Beautiful People | |
Cover: | Big Country Beautiful People 1991 single cover.jpg |
Type: | single |
Artist: | Big Country |
Album: | No Place Like Home |
Released: | October 1991 |
Length: | 3:23 (single version) 5:33 (album version) |
Label: | Vertigo Phonogram |
Producer: | Pat Moran |
Prev Title: | Republican Party Reptile |
Prev Year: | 1991 |
Next Title: | Alone |
Next Year: | 1993 |
"Beautiful People" is a song by Scottish rock band Big Country, which was released in 1991 as the second and final single from their fifth studio album No Place Like Home. It was written by Stuart Adamson and produced by Pat Moran.[1] "Beautiful People" reached No. 72 on the UK Singles Chart,[2] and No. 36 on the BBC's Heavy Metal/Rock chart.[3]
Speaking to the Big Country fanzine Inwards in 1991, Adamson said of the song: "This is about how you can find cool things in the most fucked-up places."[4]
The song's music video was directed by Roger Pomphrey and was shot in Peckham, London.[5]
Upon its release, Peter Kinghorn of Newcastle Evening Chronicle described "Beautiful People" as a "gently rolling singalong tune" with "plinking banjo and piano".[6] John Peel, reviewing the single for New Musical Express, commented, "It sounds like Mungo Jerry. My dad would have described it as half-baked piffle and he'd have been right. Sorry, Stuart." For the same magazine, Stuart Maconie added, "Gone, now, the tear-jerking bagpipe skirls that inspired a million poly students to jump on tables in the Union bar. In common with most of their 'established rock band' ilk, Big Country now aspire to the condition of impoverished negro bluesmen or busking tramps. This is miserable."[7]

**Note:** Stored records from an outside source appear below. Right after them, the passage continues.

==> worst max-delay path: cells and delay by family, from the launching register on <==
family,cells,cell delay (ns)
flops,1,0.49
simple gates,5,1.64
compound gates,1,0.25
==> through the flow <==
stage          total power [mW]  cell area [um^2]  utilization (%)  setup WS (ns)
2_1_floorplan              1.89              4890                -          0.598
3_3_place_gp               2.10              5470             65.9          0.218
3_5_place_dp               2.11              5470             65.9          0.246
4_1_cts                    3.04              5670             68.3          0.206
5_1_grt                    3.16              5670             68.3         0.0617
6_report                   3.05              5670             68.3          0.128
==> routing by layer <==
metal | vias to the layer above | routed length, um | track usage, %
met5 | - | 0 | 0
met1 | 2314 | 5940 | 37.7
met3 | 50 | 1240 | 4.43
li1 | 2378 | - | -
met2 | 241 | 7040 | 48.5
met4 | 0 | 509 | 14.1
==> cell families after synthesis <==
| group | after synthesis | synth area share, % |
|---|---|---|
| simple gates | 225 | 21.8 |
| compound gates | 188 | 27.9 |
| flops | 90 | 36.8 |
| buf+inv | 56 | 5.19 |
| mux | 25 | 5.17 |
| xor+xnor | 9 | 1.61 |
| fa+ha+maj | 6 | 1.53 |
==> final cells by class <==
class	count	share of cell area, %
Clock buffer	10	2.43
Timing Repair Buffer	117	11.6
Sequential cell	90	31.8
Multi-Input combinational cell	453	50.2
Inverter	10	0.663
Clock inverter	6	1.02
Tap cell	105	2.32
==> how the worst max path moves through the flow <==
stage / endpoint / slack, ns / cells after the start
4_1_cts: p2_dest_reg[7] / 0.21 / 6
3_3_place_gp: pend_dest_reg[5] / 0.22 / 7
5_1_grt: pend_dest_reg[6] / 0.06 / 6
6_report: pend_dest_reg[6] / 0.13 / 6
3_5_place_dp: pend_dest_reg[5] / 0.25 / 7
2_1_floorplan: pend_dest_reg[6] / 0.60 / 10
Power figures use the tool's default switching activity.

In a review of No Place Like Home, Craig McLean of Vox felt the song's piano "honks and tonks agreeably".[8] Steve Stewart of The Press and Journal considered the album to present "a different style of music" from Big Country. He commented, "There is a slower, more relaxed feel to their sound, as displayed in 'Beautiful People'."[9] In a review of one of the band's 1991 concerts, David Sinclair of The Times noted the song's "honky-tonk piano, mandolin and mellow sentiments".[10]
In a retrospective review of the single, JT Griffith of AllMusic felt "Return to the Two Headed King" and "Fly Like An Eagle" were "unimpressive", with "Beautiful People" being "by far [the] strongest song".[11]